Agricultural Science Digest, volume 42 issue 6 (december 2022) : 768-773

Ultrasonographic Examination and Measurements of Testes, Epididymis and Accessory Glands at Different Growth Stages of Chios Rams

Ahmed Ali2,*, Abdel-Razek A. Kh1, Salem Fahmy3
1Department of Theriogenology, Faculty of Veterinary Medicine, Assiut University, Egypt.
2Department of Veterinary Medicine, College of Agriculture and Veterinary Medicine, Qassim University, Saudi Arabia.
3Deptartment of Animal Production, Faculty of Agriculture, Al-Azhar University, Assiut branch, Egypt.
Cite article:- Ali Ahmed, Kh A. Abdel-Razek, Fahmy Salem (2022). Ultrasonographic Examination and Measurements of Testes, Epididymis and Accessory Glands at Different Growth Stages of Chios Rams . Agricultural Science Digest. 42(6): 768-773. doi: 10.18805/ag.D-336.

ABSTRACT

Background: Testes, epididymis and accessory glands measurements should be mandatory as an imminent for male selection. This study aimed at defining the ultrasonographic characteristics and measurements of testes, epididymis and accessory glands at different growth stages in Chios rams.
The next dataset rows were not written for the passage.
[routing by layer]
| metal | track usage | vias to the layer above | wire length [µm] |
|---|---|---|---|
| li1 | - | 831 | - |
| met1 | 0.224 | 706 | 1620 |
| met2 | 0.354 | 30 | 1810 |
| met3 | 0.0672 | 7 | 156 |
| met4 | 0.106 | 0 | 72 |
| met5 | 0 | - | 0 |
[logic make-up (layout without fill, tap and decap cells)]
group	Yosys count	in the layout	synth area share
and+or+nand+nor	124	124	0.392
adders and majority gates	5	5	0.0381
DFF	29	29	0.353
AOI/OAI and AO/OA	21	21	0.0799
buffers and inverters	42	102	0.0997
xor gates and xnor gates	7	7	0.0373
### src/rtl/boot_loader_p.sv
// UART boot loader: assembles words from received bytes into program RAM, verifies a trailing
// checksum before releasing the core, and dumps RAM back over the transmit handshake on request.
module boot_loader_p #(
  parameter int unsigned DATA_W     = 16,
  parameter int unsigned ADDR_W     = 6,
  parameter int unsigned TX_GAP     = 18000,
  parameter int unsigned RX_TIMEOUT = 100000
) (
  input  logic            clk,
  input  logic            rst,
  input  logic            ce,
  input  logic            scan_memory,
  boot_loader_p_if.master bus,
  output logic            boot,
  output logic            load_err,
  output logic            dump_done
);

  localparam int unsigned BYTES = DATA_W / 8;
  localparam int unsigned IDX_W = (BYTES > 1) ? $clog2(BYTES) : 1;
  localparam int unsigned GAP_W = (TX_GAP > 0) ? $clog2(TX_GAP + 1) : 1;
  localparam int unsigned TO_W  = (RX_TIMEOUT > 0) ? $clog2(RX_TIMEOUT + 1) : 1;

  localparam logic [ADDR_W-1:0] LAST_ADR = '1;
  localparam logic [IDX_W-1:0]  LAST_IDX = IDX_W'(BYTES - 1);
  localparam logic [GAP_W-1:0]  GAP_LAST = GAP_W'((TX_GAP > 0) ? TX_GAP - 1 : 0);
  localparam logic [TO_W-1:0]   TO_LAST  = TO_W'((RX_TIMEOUT > 0) ? RX_TIMEOUT - 1 : 0);

  typedef enum logic [3:0] {
    LOAD_WAIT,
    LOAD_WRITE,
    CHECK_WAIT,
    RUN,
    DUMP_READ,
    DUMP_LATCH,
    DUMP_SEND,
    DUMP_GAP,
    DONE
  } state_t;

  state_t            state, state_n;
  logic [ADDR_W-1:0] wr_ptr, rd_ptr;
  logic [IDX_W-1:0]  byte_cnt, tx_idx;
  logic [TO_W-1:0]   idle_cnt;
  logic [GAP_W-1:0]  gap_cnt;
  logic [DATA_W-1:0] word, shreg;
  logic [7:0]        sum, word_sum, chk_total;

  logic accept, word_done, tx_last;

  // Only the two load states listen to the byte stream; CHECK_WAIT takes its byte separately.
  assign accept    = ce && bus.rx_valid && (state == LOAD_WAIT || state == LOAD_WRITE);
  assign word_done = accept && (byte_cnt == LAST_IDX);
  assign chk_total = sum + bus.rx_byte;
  assign tx_last   = bus.tx_ready && (tx_idx == LAST_IDX);

  always_comb begin
    word_sum = '0;
    for (int unsigned i = 0; i < BYTES; i++) begin
      word_sum = word_sum + word[i*8 +: 8];
    end
  end

  always_ff @(posedge clk or posedge rst) begin
    if (rst) begin
      state <= LOAD_WAIT;
    end else if (ce) begin
      state <= state_n;
    end
  end

  always_comb begin
    state_n       = state;
    bus.ram_en    = 1'b0;
    bus.ram_we    = 1'b0;
    bus.ram_adr   = '0;
    bus.ram_wdata = '0;
    bus.tx_valid  = 1'b0;
    bus.tx_byte   = '0;
    boot          = 1'b1;
    dump_done     = 1'b0;

    unique case (state)
      LOAD_WRITE: begin
        bus.ram_en    = 1'b1;
        bus.ram_we    = 1'b1;
        bus.ram_adr   = wr_ptr;
        bus.ram_wdata = word;
      end
      RUN:        boot = 1'b0;
      DUMP_READ: begin
        bus.ram_en  = 1'b1;
        bus.ram_adr = rd_ptr;
      end
      DUMP_SEND: begin
        bus.tx_valid = 1'b1;
        bus.tx_byte  = shreg[DATA_W-1 -: 8];
      end
      DONE: begin
        boot      = 1'b0;
        dump_done = 1'b1;
      end
      default: ;
    endcase

    unique case (state)
      LOAD_WAIT:  if (word_done) state_n = LOAD_WRITE;
      LOAD_WRITE: state_n = (wr_ptr == LAST_ADR) ? CHECK_WAIT : LOAD_WAIT;
      CHECK_WAIT: if (bus.rx_valid) state_n = (chk_total == 8'd0) ? RUN : LOAD_WAIT;
      RUN:        if (scan_memory) state_n = DUMP_READ;
      DUMP_READ:  state_n = DUMP_LATCH;
      DUMP_LATCH: state_n = DUMP_SEND;
      DUMP_SEND: begin
        if (tx_last) begin
          if (rd_ptr == LAST_ADR) state_n = DONE;
          else if (TX_GAP == 0)   state_n = DUMP_READ;
          else                    state_n = DUMP_GAP;
        end
      end
      DUMP_GAP:   if (gap_cnt == GAP_LAST) state_n = DUMP_READ;
      DONE:       state_n = DONE;
      default:    state_n = LOAD_WAIT;
    endcase
  end

  always_ff @(posedge clk or posedge rst) begin
    if (rst) begin
      wr_ptr   <= '0;
      rd_ptr   <= '0;
      byte_cnt <= '0;
      idle_cnt <= '0;
      word     <= '0;
      sum      <= '0;
      shreg    <= '0;
      tx_idx   <= '0;
      gap_cnt  <= '0;
      load_err <= 1'b0;
    end else if (ce) begin
      // A partial word older than RX_TIMEOUT idle cycles is dropped.
      if (accept) begin
        word     <= (word << 8) | DATA_W'(bus.rx_byte);
        idle_cnt <= '0;
        byte_cnt <= word_done ? '0 : byte_cnt + 1'b1;
      end else if (byte_cnt != '0) begin
        if (idle_cnt == TO_LAST) begin
          byte_cnt <= '0;
          idle_cnt <= '0;
        end else begin
          idle_cnt <= idle_cnt + 1'b1;
        end
      end

      unique case (state)
        LOAD_WRITE: begin
          sum <= sum + word_sum;
          if (wr_ptr != LAST_ADR) wr_ptr <= wr_ptr + 1'b1;
        end
        CHECK_WAIT: begin
          if (bus.rx_valid) begin
            if (chk_total == 8'd0) begin
              load_err <= 1'b0;
            end else begin
              load_err <= 1'b1;
              wr_ptr   <= '0;
              sum      <= '0;
              byte_cnt <= '0;
            end
          end
        end
        RUN: if (scan_memory) rd_ptr <= '0;
        DUMP_LATCH: begin
          shreg  <= bus.ram_rdata;
          tx_idx <= '0;
        end
        DUMP_SEND: begin
          if (bus.tx_ready) begin
            shreg  <= shreg << 8;
            tx_idx <= tx_idx + 1'b1;
            if (tx_idx == LAST_IDX) begin
              gap_cnt <= '0;
              if (TX_GAP == 0 && rd_ptr != LAST_ADR) rd_ptr <= rd_ptr + 1'b1;
            end
          end
        end
        DUMP_GAP: begin
          if (gap_cnt == GAP_LAST) rd_ptr <= rd_ptr + 1'b1;
          else                     gap_cnt <= gap_cnt + 1'b1;
        end
        default: ;
      endcase
    end
  end

endmodule
## config.mk

```make
export PLATFORM = sky130hd
export DESIGN_NAME = serial_sub5
export DESIGN_NICKNAME = d
export VERILOG_FILES = /design/src/rtl/serial_sub5.sv
export SDC_FILE = /design/constraint.sdc
export NUM_CORES = 1
export LEC_CHECK = 0
export CAP_MARGIN = 15
export CORE_ASPECT_RATIO = 0.5
export CORE_MARGIN = 3
export CORE_UTILIZATION = 45
export CTS_CLUSTER_DIAMETER = 40
export DETAILED_ROUTE_END_ITERATION = 10
export GPL_ROUTABILITY_DRIVEN = 0
export PLACE_DENSITY = 0.69
export SYNTH_ARGS = -nofsm -noshare
export SYNTH_HDL_FRONTEND = slang
export SYNTH_SLANG_ARGS = --single-unit
```

## constraint.sdc

```tcl
create_clock -name clk -period 1.4 [get_ports clk]
set_input_delay 0.21 -clock clk [delete_from_list [all_inputs] [get_ports clk]]
set_output_delay 0.21 -clock clk [all_outputs]
set_load 0.03 [all_outputs]
```

## src/rtl/serial_sub5.sv

```systemverilog
// Bit-serial WIDTH-bit subtractor D = X - Y, LSB first, one bit per clock through a single full-adder cell.
// Optional signed-overflow output V when SERIAL_SUB5_OVF_EN is defined.
module serial_sub5 #(
  parameter int WIDTH = 5,
  parameter int CNT_W = 3
) (
  input  logic             clk,
  input  logic             rst,
  input  logic             start,
  input  logic [WIDTH-1:0] X,
  input  logic [WIDTH-1:0] Y,
  output logic             busy,
  output logic             done,
  output logic [WIDTH-1:0] D,
`ifdef SERIAL_SUB5_OVF_EN
  output logic             V,
`endif
  output logic             B5
);

  typedef enum logic [1:0] {IDLE, SHIFT, FIN} state_t;

  state_t             r_state, w_next;
  logic [CNT_W-1:0]   r_cnt;
  logic               r_carry;
  logic [WIDTH-1:0]   r_xs, r_ys;
  // Holds the low WIDTH-1 result bits; the final bit goes straight into D.
  logic [WIDTH-2:0]   r_res;

  logic w_load, w_shift, w_last;
  logic w_nb, w_s, w_cout;

  // X + ~Y + 1 through one full-adder cell
  assign w_nb   = ~r_ys[0];
  assign w_s    = r_xs[0] ^ w_nb ^ r_carry;
  assign w_cout = (r_xs[0] & w_nb) | (r_xs[0] & r_carry) | (w_nb & r_carry);

  always_ff @(posedge clk) begin
    if (rst) r_state <= IDLE;
    else     r_state <= w_next;
  end

  always_comb begin
    w_next = r_state;
    case (r_state)
      IDLE:    if (start) w_next = SHIFT;
      SHIFT:   if (r_cnt == CNT_W'(WIDTH-1)) w_next = FIN;
      FIN:     w_next = start ? SHIFT : IDLE;
      default: w_next = IDLE;
    endcase
  end

  always_comb begin
    w_load  = ((r_state == IDLE) || (r_state == FIN)) && start;
    w_shift = (r_state == SHIFT);
    w_last  = w_shift && (r_cnt == CNT_W'(WIDTH-1));
  end

  always_ff @(posedge clk) begin
    if (rst) begin
      r_cnt   <= '0;
      r_carry <= 1'b0;
      r_xs    <= '0;
      r_ys    <= '0;
      r_res   <= '0;
      busy    <= 1'b0;
      done    <= 1'b0;
      D       <= '0;
      B5      <= 1'b0;
`ifdef SERIAL_SUB5_OVF_EN
      V       <= 1'b0;
`endif
    end else if (w_load) begin
      r_xs    <= X;
      r_ys    <= Y;
      r_carry <= 1'b1;
      r_cnt   <= '0;
      busy    <= 1'b1;
      done    <= 1'b0;
    end else if (w_shift) begin
      r_xs    <= r_xs >> 1;
      r_ys    <= r_ys >> 1;
      r_carry <= w_cout;
      r_res   <= {w_s, r_res[WIDTH-2:1]};
      r_cnt   <= r_cnt + CNT_W'(1);
      if (w_last) begin
        D    <= {w_s, r_res};
        B5   <= ~w_cout;
        busy <= 1'b0;
        done <= 1'b1;
`ifdef SERIAL_SUB5_OVF_EN
        V    <= r_carry ^ w_cout;
`endif
      end
    end else begin
      done <= 1'b0;
    end
  end

endmodule

```

==> results by group, run 1 <==
Outcome
  – Outcome: completed

Synth
  – Cells after Synth: 123
  – Largest family of logic cells by synthesized area: simple AND/OR/NAND/NOR gates
  – Simple-gate portion of the synthesized area: 22.25%
  – Syn Std Cell Area: 1170 um^2
  – Netlist cell types: 30
  – Seq/Total Area, Yosys: 47.91%
  – Synth warn: 0
  – Post-Synth Adder-Cell Area: 3.850%
  – Asr flop ratio synth: 0%
  – Mapped Nets: 139
  – Synth Flop Type: dfxtp_1
  – Post-synth EDFFs: 0
  – #FFs+latches synth: 28
  – Post-synthesis mux area share: 6.845%
  – Syn_area_per_cell: 9.511 um^2
  – Synth Area in Compound Gates: 10.37%
  – Post-Synth XOR/XNOR Area: 1.497%

Clock tree
  – CTS Sinks: 28
  – CTS max path bufs: 2
  – CTS tree: built
  – H-tree levels: 1
  – Cts bufs inserted: 3
  – Clock latency on the worst-skew pair: 0.27 ns
  – Setup bufs post-CTS: 0
  – Clock-pin slew on the worst setup and hold paths: 0.09 ns
  – Clock root buffer: clkbuf_8

Timing
  – Min Tclk post-route: 1.338 ns
  – Achievable frequency: 747.6 MHz
  – Worst-Margin Slew: 0.3027 ns
  – Setup TNS: 0 ns
  – Clk_skew: 0.003317 ns
  – Rel. slew slack: 79.79%
  – Finish-stage setup viols: 0
  – Tcrit/Tclk final: 95.54%
  – Final hold vios: 0
  – Slew Limit Fails: 0

Placed design
  – Placed Area: 1403 um^2
  – Detail Placement HPWL: 1.407 mm
  – IO Port Bufs: 20

Cells and area
  – Share of cells above drive strength 1: 9.655%
  – Diodes inserted: 0
  – Final instance area: 1463 um^2
  – Area delta synth->final: 25.03%
  – Most common cell after layout, fill and taps aside: dfxtp_1
  – Core Util, Final: 62.45%
  – Nets: 162
  – Most frequent cells in the layout: dfxtp_1, nand2_1, nor2_1, clkdlybuf4s50_1, a21oi_1

GRT
  – Most used routing layer in global routing: met1
  – Antenna violations before repair: 0
  – Vias in the first global route: 748
  – GR Util met1: 19.71%
  – Overflow after GRT: 0
  – First-pass GRT wire length: 3.512 mm
  – Gr usage total: 13.66%
  – Met3 Track Usage GR: 4.506%
  – Largest net degree at the start of global routing: 29
  – M2 GR Usage: 19.22%

Die
  – Num rows: 12
  – Initial core utilization: 49.95%
  – IO Count: 21
  – Core area: 2342 um^2
  – Die height: 42.06 um
  – DIE AREA: 3285 um^2
  – Die Span X: 78.11 um

Pwr
  – Static leakage: 0.6085 nW
  – Max rail drop VDD: 0.0004152 V
  – Final Total Pwr: 1.571 mW
  – PD cells: 1074 nW/um^2

Worst setup path
  – CP Class: flip-flop to flip-flop
  – Reg2reg start: r_cnt[0]
  – CP Launch Type: flip-flop
  – Required time of the critical path: 1.57 ns
  – Crit path from: r_cnt[0]
  – Data arrival time of the critical path: 1.51 ns
  – Critical Path End Type: flip-flop
  – CP max FO: 4

Drt
  – Vias: 890
  – Final WL: 2.157 mm
  – DR WL/cell: 11.98 um
  – DR vias/cell: 4.944
  – Post-DRT Antenna Nets: 0
  – Post-route DRC: 0
  – TritonRoute pass-1 iters: 4
  – First DRT Iteration DRCs: 45

Job
  – Max_cap viols: 0

Hold path
  – Hold WC Path Type: flip-flop to flip-flop
  – Worst hold start: B5
## path summary, 6_finish.rpt
check | end | depth (start not counted) | slack, ns
setup / recovery | D[0] | 5 | 0.06
hold / removal | B5 | 2 | 0.45
setup reg to reg | D[0] | 5 | 0.06
hold reg to reg | B5 | 2 | 0.45
## power by group
| part | switching, mW | total (mW) | leakage (nW) | internal (mW) |
|---|---|---|---|---|
| sequential | 0.0273 | 0.862 | 0.229 | 0.835 |
| clock | 0.242 | 0.494 | 0.0288 | 0.252 |
| combinational | 0.108 | 0.214 | 0.351 | 0.106 |
## sequential cells by signal, summed over array words and instances, names as in the netlist
register,cells
B5,1
busy,1
r_cnt,3
done,1
r_res,4
r_xs,5
D,5
r_carry,1
r_state,2
r_ys,5
## synthesized netlist by cell type, drive strengths merged (2+ instances only)
cell type | number | share of area (%)
a21oi | 10 | 4.3
a22oi | 2 | 1.3
a311oi | 5 | 3.7
and2b | 2 | 1.4
buf | 7 | 6.0
dfxtp | 28 | 48
ha | 2 | 2.1
inv | 3 | 0.96
mux2i | 8 | 6.8
nand2 | 22 | 7.1
nand2b | 2 | 1.7
nand3 | 2 | 0.86
nor2 | 13 | 4.2
nor3 | 8 | 3.8
## logic make-up (layout without fill, tap and decap cells)
logic type | Yosys count | count (layout)
AND/OR/NAND/NOR | 52 | 53
flip-flops | 28 | 28
AO/OA/AOI/OAI | 19 | 19
buffers and inverters | 11 | 32
multiplexers | 8 | 8
adder cells (fa/ha/maj) | 3 | 3
XOR/XNOR | 2 | 2
===== config.mk =====
export PLATFORM = sky130hd
export DESIGN_NAME = mc_control_unit
export DESIGN_NICKNAME = d
export VERILOG_FILES = /design/src/rtl/mc_control_unit.sv
export SDC_FILE = /design/constraint.sdc
export NUM_CORES = 1
export LEC_CHECK = 0
export ABC_AREA = 0
export CAP_MARGIN = 20
export CORE_MARGIN = 1.5
export CORE_UTILIZATION = 43
export CTS_BUF_LIST = sky130_fd_sc_hd__clkbuf_4 sky130_fd_sc_hd__clkbuf_8
export DETAILED_ROUTE_END_ITERATION = 12
export GPL_TIMING_DRIVEN = 0
export PLACE_DENSITY = 0.88
export SLEW_MARGIN = 10
export SYNTH_ARGS = -nofsm -noshare
export SYNTH_HDL_FRONTEND = slang
export SYNTH_SLANG_ARGS = --single-unit

===== constraint.sdc =====
create_clock -name clk -period 1.7 [get_ports clk]
set_input_delay 0.17 -clock clk [delete_from_list [all_inputs] [get_ports clk]]
set_output_delay 0.17 -clock clk [all_outputs]
set_load 0.01 [all_outputs]
<file path="config.mk">
export PLATFORM = sky130hd
export DESIGN_NAME = speed_tx
export DESIGN_NICKNAME = d
export VERILOG_FILES = /design/src/rtl/spinv_pkg.sv /design/src/rtl/speed_tx_phase_timer.sv /design/src/rtl/speed_tx.sv
export SDC_FILE = /design/constraint.sdc
export NUM_CORES = 1
export LEC_CHECK = 0
export CAP_MARGIN = 20
export CORE_UTILIZATION = 45
export DETAILED_ROUTE_END_ITERATION = 7
export PLACE_DENSITY = 0.66
export SLEW_MARGIN = 20
export SYNTH_ARGS = -nofsm -noshare
export SYNTH_HDL_FRONTEND = slang
export SYNTH_HIERARCHICAL = 1
export SYNTH_SLANG_ARGS = --single-unit
</file>
<file path="constraint.sdc">
create_clock -name clk -period 5.9 [get_ports clk]
set_clock_uncertainty 0.15 [all_clocks]
set_input_delay 1.18 -clock clk [delete_from_list [all_inputs] [get_ports clk]]
set_output_delay 1.18 -clock clk [all_outputs]
set_load 0.005 [all_outputs]
</file>
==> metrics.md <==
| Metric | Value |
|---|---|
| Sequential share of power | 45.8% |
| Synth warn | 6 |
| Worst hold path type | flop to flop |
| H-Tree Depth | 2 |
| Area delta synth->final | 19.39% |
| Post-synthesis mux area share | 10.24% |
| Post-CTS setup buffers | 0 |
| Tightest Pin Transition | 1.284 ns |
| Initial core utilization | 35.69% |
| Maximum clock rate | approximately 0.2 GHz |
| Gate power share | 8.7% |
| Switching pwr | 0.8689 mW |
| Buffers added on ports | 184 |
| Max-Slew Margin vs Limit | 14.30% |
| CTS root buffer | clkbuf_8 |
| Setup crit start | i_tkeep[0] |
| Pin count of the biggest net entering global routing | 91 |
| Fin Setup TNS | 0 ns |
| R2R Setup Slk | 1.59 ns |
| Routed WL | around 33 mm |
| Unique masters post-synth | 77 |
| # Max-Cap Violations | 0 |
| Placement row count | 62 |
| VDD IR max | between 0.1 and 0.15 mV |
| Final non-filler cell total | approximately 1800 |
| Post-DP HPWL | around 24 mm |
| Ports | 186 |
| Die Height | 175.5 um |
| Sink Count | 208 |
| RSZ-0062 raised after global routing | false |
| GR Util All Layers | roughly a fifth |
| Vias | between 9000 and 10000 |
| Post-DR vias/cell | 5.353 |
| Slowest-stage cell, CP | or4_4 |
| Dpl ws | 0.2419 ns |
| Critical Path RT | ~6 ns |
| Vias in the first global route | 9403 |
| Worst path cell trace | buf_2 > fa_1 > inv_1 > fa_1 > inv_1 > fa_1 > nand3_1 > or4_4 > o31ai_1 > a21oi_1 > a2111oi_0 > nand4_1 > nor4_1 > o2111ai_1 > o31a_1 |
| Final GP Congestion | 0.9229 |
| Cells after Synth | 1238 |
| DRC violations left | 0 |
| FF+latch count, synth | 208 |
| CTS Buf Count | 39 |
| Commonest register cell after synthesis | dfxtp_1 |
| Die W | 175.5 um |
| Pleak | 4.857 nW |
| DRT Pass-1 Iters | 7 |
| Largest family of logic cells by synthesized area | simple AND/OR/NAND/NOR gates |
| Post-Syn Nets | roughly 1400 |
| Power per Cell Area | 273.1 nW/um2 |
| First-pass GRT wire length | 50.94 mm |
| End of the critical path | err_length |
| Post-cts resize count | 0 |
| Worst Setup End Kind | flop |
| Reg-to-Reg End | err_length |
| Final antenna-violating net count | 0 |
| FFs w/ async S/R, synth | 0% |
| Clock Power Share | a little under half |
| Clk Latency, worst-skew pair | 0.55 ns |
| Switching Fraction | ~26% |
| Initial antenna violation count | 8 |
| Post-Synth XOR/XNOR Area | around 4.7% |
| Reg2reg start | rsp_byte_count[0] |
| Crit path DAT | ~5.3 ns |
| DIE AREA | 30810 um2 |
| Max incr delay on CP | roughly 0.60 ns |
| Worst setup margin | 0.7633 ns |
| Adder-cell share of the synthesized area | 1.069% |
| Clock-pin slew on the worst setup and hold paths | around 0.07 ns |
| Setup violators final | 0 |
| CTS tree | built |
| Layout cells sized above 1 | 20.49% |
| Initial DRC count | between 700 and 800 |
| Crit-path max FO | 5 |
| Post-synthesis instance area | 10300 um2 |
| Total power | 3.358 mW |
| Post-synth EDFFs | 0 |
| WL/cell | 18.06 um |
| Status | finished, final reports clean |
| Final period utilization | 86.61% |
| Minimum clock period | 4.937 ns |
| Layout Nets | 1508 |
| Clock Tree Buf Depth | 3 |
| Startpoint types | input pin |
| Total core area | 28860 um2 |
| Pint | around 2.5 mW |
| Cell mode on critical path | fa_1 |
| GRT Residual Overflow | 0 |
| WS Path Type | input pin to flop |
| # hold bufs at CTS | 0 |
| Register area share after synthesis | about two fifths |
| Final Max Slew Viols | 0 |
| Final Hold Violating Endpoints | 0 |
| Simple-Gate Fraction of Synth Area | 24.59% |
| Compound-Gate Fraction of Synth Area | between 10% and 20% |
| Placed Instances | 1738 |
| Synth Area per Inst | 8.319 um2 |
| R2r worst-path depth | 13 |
--- config.mk ---
export PLATFORM = sky130hd
export DESIGN_NAME = jt10_adpcm_accn
export DESIGN_NICKNAME = d
export VERILOG_FILES = /design/src/rtl/jt10_adpcm_accn.sv
export SDC_FILE = /design/constraint.sdc
export NUM_CORES = 1
export LEC_CHECK = 0
export CAP_MARGIN = 30
export CORE_MARGIN = 2
export CORE_UTILIZATION = 50
export DETAILED_ROUTE_END_ITERATION = 6
export PLACE_DENSITY = 0.65
export SYNTH_ARGS = -nofsm -noshare
export SYNTH_HDL_FRONTEND = slang
export SYNTH_SLANG_ARGS = --single-unit
--- constraint.sdc ---
create_clock -name clk -period 9.7 [get_ports clk]
set_input_delay 1.94 -clock clk [delete_from_list [all_inputs] [get_ports clk]]
set_output_delay 1.94 -clock clk [all_outputs]
set_load 0.02 [all_outputs]
### src/rtl/des_key_schedule_if.sv
// Key-entry side and subkey-consumer side of the DES key schedule.
interface des_key_schedule_if;
    import des_pkg::*;

    logic [KEY_W-1:0]    key;
    logic                start;
    logic                decrypt;
    logic [SUBKEY_W-1:0] subkey;
    logic                subkey_valid;
    logic                subkey_ready;
    logic [3:0]          round;
    logic                busy;
    logic                done;

    modport master (
        output key, start, decrypt, subkey_ready,
        input  subkey, subkey_valid, round, busy, done
    );

    modport slave (
        input  key, start, decrypt, subkey_ready,
        output subkey, subkey_valid, round, busy, done
    );

endinterface

### src/rtl/des_key_perm.sv
// Combinational DES key permutations: PC-1 (64 -> 56) and PC-2 (56 -> 48).
module des_key_perm
    import des_pkg::*;
(
    input  logic [KEY_W-1:0]    key_i,
    input  logic [CD_W-1:0]     cd_i,
    output logic [CD_W-1:0]     cd0_o,
    output logic [SUBKEY_W-1:0] subkey_o
);

    function automatic logic [CD_W-1:0] pc1(input logic [KEY_W-1:0] k);
        logic [CD_W-1:0] o;
        o = '0;
        for (int i = 0; i < CD_W; i++) begin
            o[6'(CD_W - 1 - i)] = k[6'(KEY_W - PC1_TAB[i])];
        end
        return o;
    endfunction

    function automatic logic [SUBKEY_W-1:0] pc2(input logic [CD_W-1:0] cd);
        logic [SUBKEY_W-1:0] o;
        o = '0;
        for (int i = 0; i < SUBKEY_W; i++) begin
            o[6'(SUBKEY_W - 1 - i)] = cd[6'(CD_W - PC2_TAB[i])];
        end
        return o;
    endfunction

    assign cd0_o    = pc1(key_i);
    assign subkey_o = pc2(cd_i);

endmodule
Methods: Sixteen rams were assigned by age class into: group A (pre-pubertal, n=3), group B (pubertal, n=5) and group C (mature, n=8). Scrotal circumference (SC) was measured using a tape. Scrotal contents were examined using a B-mode ultrasound. Testicular breadth (TB), thicknesses of tunica albuginea (TA) and mediastinum (MS) and the largest dimension of epididymal tail (EpT) were estimated. Trans-rectal ultrasound was carried out to estimate the echogenicity and diameter of bulbourethral gland (BUG), height of pars dessiminata of prostate (PDP) and maximum breadth of seminal gland (SG).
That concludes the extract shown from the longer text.